The scope of the book is wide. In a chapter titled "The Water Harvesters" Tully examines how government corruption has exacerbated drought problems in Gujarat. At least one village has eliminated the drought problem with a network of water barriers that the villagers built themselves. But the government remains focused on a large infrastructure project to dam the Narmada River. The money the government has allotted to small-scale irrigation projects is often directed to contractors who build dams of mud, with a thin plating of concrete, or who don't build dams at all, except on paper.

In "Creating Cyberabad," Tully addresses an innovative programme undertaken by the chief minister of Andra Pradesh, Chandrababu Naidu. Naidu, who turned Hyderabad, the state capital, into an information technology centre second only to Bangalore, now seeks to bring the IT revolution to the common man by creating a system of "e-governance." The pilot programme eliminated much of the waste and frustration endemic in India's bureaucracy. Now, instead of needing six clerks, six counters and six queues to renew their driving licences, pay bills or register a birth, constituents can accomplish 18 formerly onerous tasks at one counter, with one clerk equipped with a computer. But this obvious improvement won Naidu as many enemies as friends, the writers say, because bureaucrats know that good governance is bad news for them and the Indian democracy is addicted to "leg pulling"--dragging down people doing good things.

While these two chapters (and several others) relate directly to the book's central theme, in other chapters the connections are more tenuous. Some of the essays do not seem related to bad governance at all. "Altered Altars," for example, touches on the Catholic Church of Goa's role in fighting corruption, but it is less about graft than about India's religious pluralism, a subject that Tully picks up again in "The Sufis and a Plain Faith." Certainly Indian politicians have exploited caste and religion to gain and hold power despite failing to improve the lot of their constituents--as Tully argues in his introduction and conclusion. But these essays do not advance that argument; rather they reinforce the already well-established view that India is a mix of cultures and not a Hindu state.

Unfortunately, the book's appealing discursiveness also prevents its authors from exploring either the central argument or his intriguing stories in their full complexity.
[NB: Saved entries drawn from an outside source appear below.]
`src/rtl/counter_job_arbiter.sv`:
```
// Round-robin scheduler that lends one shared up/down counter to two requesters,
// driving its enable/MODE for exactly the requested number of cycles per job.
module counter_job_arbiter #(
    parameter int WIDTH = 4
) (
    input  logic               CLK,
    input  logic               RST,
    input  logic [1:0]         REQ,
    input  logic [1:0]         REQ_MODE,
    input  logic [2*WIDTH-1:0] REQ_STEPS,
    output logic [1:0]         ACK,
    output logic               CNT_EN,
    output logic               CNT_MODE,
    output logic               BUSY,
    output logic               DONE,
    output logic               DONE_ID
);

    typedef enum logic [1:0] {
        S_IDLE,
        S_GRANT,
        S_RUN,
        S_FIN
    } state_t;

    state_t             state_q, state_d;
    logic               ptr_q, ptr_d;
    logic               win_q, win_d;
    logic               mode_q, mode_d;
    logic [WIDTH-1:0]   steps_q, steps_d;
    logic [WIDTH-1:0]   rem_q, rem_d;
    logic               pick;

    // Direction register resets to "up" so the counter MODE pin sees 1 out of reset.
    always_ff @(posedge CLK or posedge RST) begin
        if (RST) begin
            state_q <= S_IDLE;
            ptr_q   <= 1'b0;
            win_q   <= 1'b0;
            mode_q  <= 1'b1;
            steps_q <= '0;
            rem_q   <= '0;
        end else begin
            state_q <= state_d;
            ptr_q   <= ptr_d;
            win_q   <= win_d;
            mode_q  <= mode_d;
            steps_q <= steps_d;
            rem_q   <= rem_d;
        end
    end

    always_comb begin
        state_d = state_q;
        ptr_d   = ptr_q;
        win_d   = win_q;
        mode_d  = mode_q;
        steps_d = steps_q;
        rem_d   = rem_q;
        pick    = (REQ == 2'b11) ? ptr_q : REQ[1];
        case (state_q)
            S_IDLE: begin
                if (|REQ) begin
                    win_d   = pick;
                    mode_d  = REQ_MODE[pick];
                    steps_d = REQ_STEPS[(pick ? WIDTH : 0) +: WIDTH];
                    state_d = S_GRANT;
                end
            end
            S_GRANT: begin
                rem_d   = steps_q;
                state_d = (steps_q != '0) ? S_RUN : S_FIN;
            end
            S_RUN: begin
                rem_d = rem_q - WIDTH'(1);
                if (rem_q == WIDTH'(1)) begin
                    state_d = S_FIN;
                end
            end
            S_FIN: begin
                ptr_d   = ~win_q;
                state_d = S_IDLE;
            end
            default: state_d = S_IDLE;
        endcase
    end

    // All outputs decode from registered state only; REQ never reaches them combinationally.
    assign ACK      = (state_q == S_GRANT) ? (win_q ? 2'b10 : 2'b01) : 2'b00;
    assign CNT_EN   = (state_q == S_RUN);
    assign CNT_MODE = mode_q;
    assign BUSY     = (state_q != S_IDLE);
    assign DONE     = (state_q == S_FIN);
    assign DONE_ID  = (state_q == S_FIN) && win_q;

endmodule

```
`config.mk`:
```
export PLATFORM = sky130hd
export DESIGN_NAME = counter_job_arbiter
export DESIGN_NICKNAME = d
export VERILOG_FILES = /design/src/rtl/counter_job_arbiter.sv
export SDC_FILE = /design/constraint.sdc
export NUM_CORES = 1
export LEC_CHECK = 0
export CORE_MARGIN = 2
export CORE_UTILIZATION = 42
export CTS_BUF_LIST = sky130_fd_sc_hd__clkbuf_16
export CTS_CLUSTER_DIAMETER = 60
export DETAILED_ROUTE_END_ITERATION = 6
export HOLD_SLACK_MARGIN = 0.02
export PLACE_DENSITY = 0.8
export SLEW_MARGIN = 20
export SYNTH_ARGS = -nofsm -noshare
export SYNTH_HDL_FRONTEND = slang
export SYNTH_SLANG_ARGS = --single-unit
```
`constraint.sdc`:
```
create_clock -name CLK -period 1.4 [get_ports CLK]
set_input_delay 0.14 -clock CLK [delete_from_list [all_inputs] [get_ports CLK]]
set_output_delay 0.14 -clock CLK [all_outputs]
set_load 0.05 [all_outputs]
```
Word-level counts from Yosys, hierarchy flattened
Index checks and enable logic that the tools add are counted.
{"block": "word_totals", "elab_cells": 36, "in_bits": 14, "reg_bits": 13}
{"block": "op_classes", "shift": 1, "addsub": 1, "n_eq_ne": 7, "bitwise_logic": 1, "magnitude_cmp": 1, "reduce_logical": 8, "muxes": 11}
{"operator": "two-way mux 2 bit", "n": 4}
{"operator": "one-hot mux 2 bit (4 select lines)", "n": 1}
{"operator": "one-hot mux 4 bit (2 select lines)", "n": 1}
{"operator": "variable part select 8 x 4 -> 4 bit", "n": 1}
{"operator": "== test 2 bit (second input constant)", "n": 3}
{"operator": "== test 4 x 1 -> 1 bit (second input constant)", "n": 1}
{"operator": "two-way mux 1 bit", "n": 4}
{"operator": "AND reduction 2 bit", "n": 2}
{"operator": "nonzero test 2 bit", "n": 2}
{"operator": "nonzero test 4 bit", "n": 1}
{"operator": "subtractor 4 x 1 -> 4 bit (second input constant)", "n": 1}
{"operator": "two-way mux 3 bit", "n": 1}
{"operator": "== test 2 x 1 -> 1 bit (second input constant)", "n": 1}
{"operator": "logical NOT 2 bit", "n": 1}
{"operator": "< comparator 1 x 2 -> 1 bit (second input constant)", "n": 1}
{"operator": "inequality test 2 x 1 -> 1 bit (second input constant)", "n": 1}
{"operator": "inequality test 2 bit (second input constant)", "n": 1}
{"operator": "OR reduction 2 bit", "n": 1}
{"operator": "logical AND 1 bit", "n": 1}
{"operator": "NOT 1 bit", "n": 1}

Longest topological paths before layout
{"block": "depth", "ltp_word": 4, "mapped_depth": 6, "mapped_depth_nobuf": 5}

Worst setup path after synthesis
Ideal clock, no wire load.
{"block": "synth_timing", "path_type": "register -> register", "from": "register state_q[0]", "to": "register state_q[0]", "slack_ns": -0.303, "setup_ns": 0.126, "path_buffers": 0, "stages_incl_launch_ff": 6, "arrival_ns": 1.577, "synth_period_minus_slack_ns": 1.703, "required_ns": 1.274, "cell_sequence": "dfrtp_1 inv_1 ha_1 inv_1 or3_1 o311a_1"}
{"block": "synth_between", "elab_chain_cells": 3, "elab_cells_between_ends": 8}
{"item": "from (decl)", "line": "26", "text": "state_t state_q, state_d;"}
{"item": "from (signal assigned)", "line": "44", "text": "state_q <= state_d;"}
{"item": "== test 2 bit *"}
{"item": "via CNT_EN", "line": "12", "text": "output logic CNT_EN,"}
{"item": "inequality test 2 x 1 -> 1 bit (no source line)"}
{"item": "AND reduction 2 bit (no source line)"}
Mark *: on every way through the listed nets, which the timed path passes. The rest lies on a longest branch.
A chain may end at the register's enable or synchronous reset.

Worst setup path after layout
{"block": "layout_timing", "from": "register rem_q[1]", "to": "register state_q[1]"}
{"block": "layout_between", "elab_chain_cells": 3}
{"item": "from (decl)", "line": "31", "text": "logic [WIDTH-1:0] rem_q, rem_d;"}
{"item": "from (signal assigned)", "line": "49", "text": "rem_q <= rem_d;"}
{"item": "== test 4 x 1 -> 1 bit", "line": "76", "text": "if (rem_q == WIDTH'(1)) begin"}
{"item": "inequality test 2 x 1 -> 1 bit (no source line)"}
{"item": "AND reduction 2 bit (no source line)"}
No other way between the ends.

==> flow_summary_export.csv <==
group,metric,value,unit
run_status,status,"complete, but fails checks",
run_status,violations,"negative setup slack",
place,pre_cts_slack,-0.07667,ns
global_route,grt_pass1_wl,3463,µm
setup_path,reg2reg_from,"rem_q[1]$_DFFE_PP0P_",
yosys,synth_top_area_share,38.03,%
final_layout,nNetsFinal,139,
yosys,async_flop_share,100.0,%
clock_network,cts_hold_buffers,0,
setup_path,critPathMaxStageDelay,0.38,ns
place,hpwlAfterDp,1518,µm
routing,routed_wl,2296,µm
clock_network,cts_tree,"built",
yosys,synth_edf_count,0,
timing,setup_viol,7,
power_and_ir_drop,total_leakage_power,0.5693,nW
setup_path,cp-end-kind,"register",
die,placementRows,15,
yosys,syn_nets,106,
routing,first_pass_iters,2,
routing,vias_per_cell,5.357,
global_route,grt_antenna_before_repair,0,
setup_path,slowest_stage,"dfrtp_1",
setup_path,crit_fanout,3,
timing,fin_crit,1.467,ns
final_layout,final_cell_area,1379,µm²
die,ios,21,
timing,fin_skew,0.001007,ns
timing,rsz0062_at_grt,"true",
die,die-area,2243,µm²
timing,hold_ws,0.2171,ns
clock_network,clk_pin_slew,0.05,ns
yosys,synth_area_leader_cell,"dfrtp_1",
global_route,grt_overflow,0,
routing,detail-route-antenna-nets,0,
timing,hold_viol_final,0,
clock_network,root_buffer,"clkbuf_16",
timing,setup_ws,-0.06697,ns
die,start_util,45.23,%
timing,maxSlewHeadroom,67.36,%
routing,num_vias,766,
setup_path,reg2regPathDepth,5,
timing,drv_slew,0,
die,die_h,47.36,µm
routing,drt_iter0_markers,10,
setup_path,reg2reg_to,"state_q[1]$_DFFE_PP0P_",
die,core_region_area,1745,µm²
setup_path,cp.required,1.52,ns
yosys,post_synth_instance_area,789.5,µm²
timing,tightest_slew,0.4890,ns
yosys,ys_ff_latch,13,
setup_path,worstPathCellList,"inv_2 > ha_4 > nor3b_4 > a2bb2oi_2 > mux2_4",
timing,setup_tns,-0.2651,ns
clock_network,cts_buffers,3,
final_layout,fillers,109,
global_route,grt_max_degree,14,
timing,fin_crit_sh,104.8,%
die,die_x,47.36,µm
place,port_buffers,20,
yosys,synthFlopType,"dfrtp_1",
setup_path,worstSetupStartpointType,"register",
place,post_dp_cell_area,1160,µm²
routing,wire_per_inst,16.06,µm
global_route,grt_usage,23.40,%
power_and_ir_drop,irDropWorstVdd,1655,µV
clock_network,htree_levels,1,
setup_path,worstSetupPathType,"register to register",
setup_path,critPathTopFamily,"flip-flops",
setup_path,crit_arrival,1.59,ns
flow_run,max-cap-violations,0,
clock_network,cts.sinks,13,
final_layout,diodes,0,
yosys,yosysSeqAreaShare,41.36,%
yosys,synth.area.top_cells,"dfrtp_1 38%, ha_1 9.5%, o21ai_0 5.1%",
final_layout,area_growth,74.64,%
yosys,netlist_instances,86,
yosys,postSynthAreaPerCell,9.180,µm²
yosys,synth.distinct_cells,29,
clock_network,clk_latency,0.24,ns
setup_path,r2r_slack,-0.07,ns
timing,max_freq,681.7,MHz
clock_network,clockBufferDepth,2,
final_layout,stdcell_count,143,
yosys,ys_warn_count,0,
routing,drc,0,
setup_path,crit_buf_inv,1,
final_layout,drive_gt1_share,38.14,%
place,gp_congestion,0.7520,
place,dpl.cell_count,135,
worst_hold_path,hp-class,"input pin to async pin",
global_route,grt_pass1_vias,754,
power_and_ir_drop,powerDensity,2716,nW/µm²
## repair_timing
| action | CTS | global route |
|---|---|---|
| pin swaps | 3 | 3 |
| buffers inserted | 4 | 0 |
| resized for setup | 20 | 8 |
| setup endpoints to repair | 13 | 18 |
## cell usage in the layout (no fill, tap or decap), drive strengths merged, types with 2 or more instances in the layout
cell           count
a21oi              2
nand3b             5
o22ai              2
or3                2
clkbuf             3
buf               20
a31oi              6
a2bb2oi            2
o211ai             2
and2               2
nor2b              2
inv                9
o21ai              8
clkdlybuf4s50     13
nor2               6
ha                 6
dfrtp             12
nand2              3
mux2               2
## cells in the mapped netlist, types with 2 or more instances
cell type	number
nor2b_1	2
nand2_1	3
nand3b_1	5
buf_2	2
nor2_1	6
a21oi_1	2
o211ai_1	2
o22ai_1	2
or3_1	2
a31oi_1	6
inv_1	9
a2bb2oi_1	2
and2_1	2
ha_1	6
mux2_2	2
dfrtp_1	12
o21ai_0	8
clkbuf_1	2
## power by group
group	switching, mW	leakage (nW)	internal (mW)	total [mW]
Combinational	1.13	0.382	1.23	2.37
Sequential	0.235	0.146	0.594	0.829
Clock	0.166	0.0409	0.380	0.547
Total	1.54	0.569	2.21	3.74
## per-stage QoR
step | total power, mW | util, %
final | 3.745 | 79.00
after global routing | 3.933 | 79.00
after CTS | 3.631 | 77.56
after detailed placement | 2.699 | 66.45
after global placement | 2.610 | 66.45
after floorplan | 1.925 | -
## routing by layer
metal  up-vias  GRT usage [%]  wire length, µm
met5         -              0                0
met4         0          6.667               57
met3         8          7.692              103
met2        23          42.43             1218
met1       363          25.78              917
li1        372              -                -
## flip-flops by register name, indices dropped and copies added, names as in the netlist
signal,count
rem_q,4
steps_q,4
state_q,2
CNT_MODE,1
ptr_q,1
win_q,1
## cell families after synthesis
logic type,share of synthesized area [%]
mux,2.852
flops,41.36
compound gates,21.08
simple gates,18.07
fa+ha+maj,9.508
buf+inv,7.131
## how the worst max path moves through the flow
| stage | from | endpoint | slack (ns) | cells after the start |
|---|---|---|---|---|
| 2_1_floorplan | state_q[1]$_DFFE_PP0P_ | state_q[0]$_DFFE_PP0P_ | -0.03 | 5 |
| 3_3_place_gp | rem_q[1]$_DFFE_PP0P_ | state_q[1]$_DFFE_PP0P_ | -0.03 | 5 |
| 3_5_place_dp | rem_q[1]$_DFFE_PP0P_ | state_q[1]$_DFFE_PP0P_ | -0.08 | 5 |
| 4_1_cts | state_q[0]$_DFFE_PP0P_ | CNT_EN | -0.04 | 4 |
| 5_1_grt | rem_q[1]$_DFFE_PP0P_ | state_q[1]$_DFFE_PP0P_ | -0.11 | 5 |
| 6_report | rem_q[1]$_DFFE_PP0P_ | state_q[1]$_DFFE_PP0P_ | -0.07 | 5 |
## cell type report
class | count | area (µm²) | area share (%)
timing repair buffer | 33 | 386.6 | 28.04
tap | 25 | 31.28 | 2.269
clock buffer | 3 | 75.07 | 5.445
multi-input combinational | 59 | 514.2 | 37.30
sequential | 13 | 327.8 | 23.77
clock inverter | 1 | 5.005 | 0.3630
inverter | 9 | 38.79 | 2.813
Power figures use the tool's default switching activity.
For instance, a chapter that recounts a sting on the Defence Ministry conducted by the dotcom company Tehelka, relies wholly on an interview with the reporter who orchestrated the coup. Tully and Wright fail to advance the story or to investigate the reasons why the defence minister caught taking a bribe was ushered back into power less than a year after the scandal.

Tully's and Wright's characterizations are acute, their knowledge of the subject is exhaustive and their writing taut and unpretentious. The real reason to read this book, though, is for the unique insider's perspective that Tully's long tenure as the BBC's top man provides. Few writers could match nostalgia for once-peaceful Kashmir with a cogent analysis of where Farooq Abdullah's government went wrong, as Tully does in "Paradise Lost."

And no other writer could have produced "A Tale of Two Brothers," an article about the relationship of former Prime Minister Vishwanath Pratap Singh and his gossip-addicted, politically doomed brother. The chapter captures the machinations of Indian politics and the enduring, complex loyalty of Indian families. That is the Mark Tully readers have come to adore.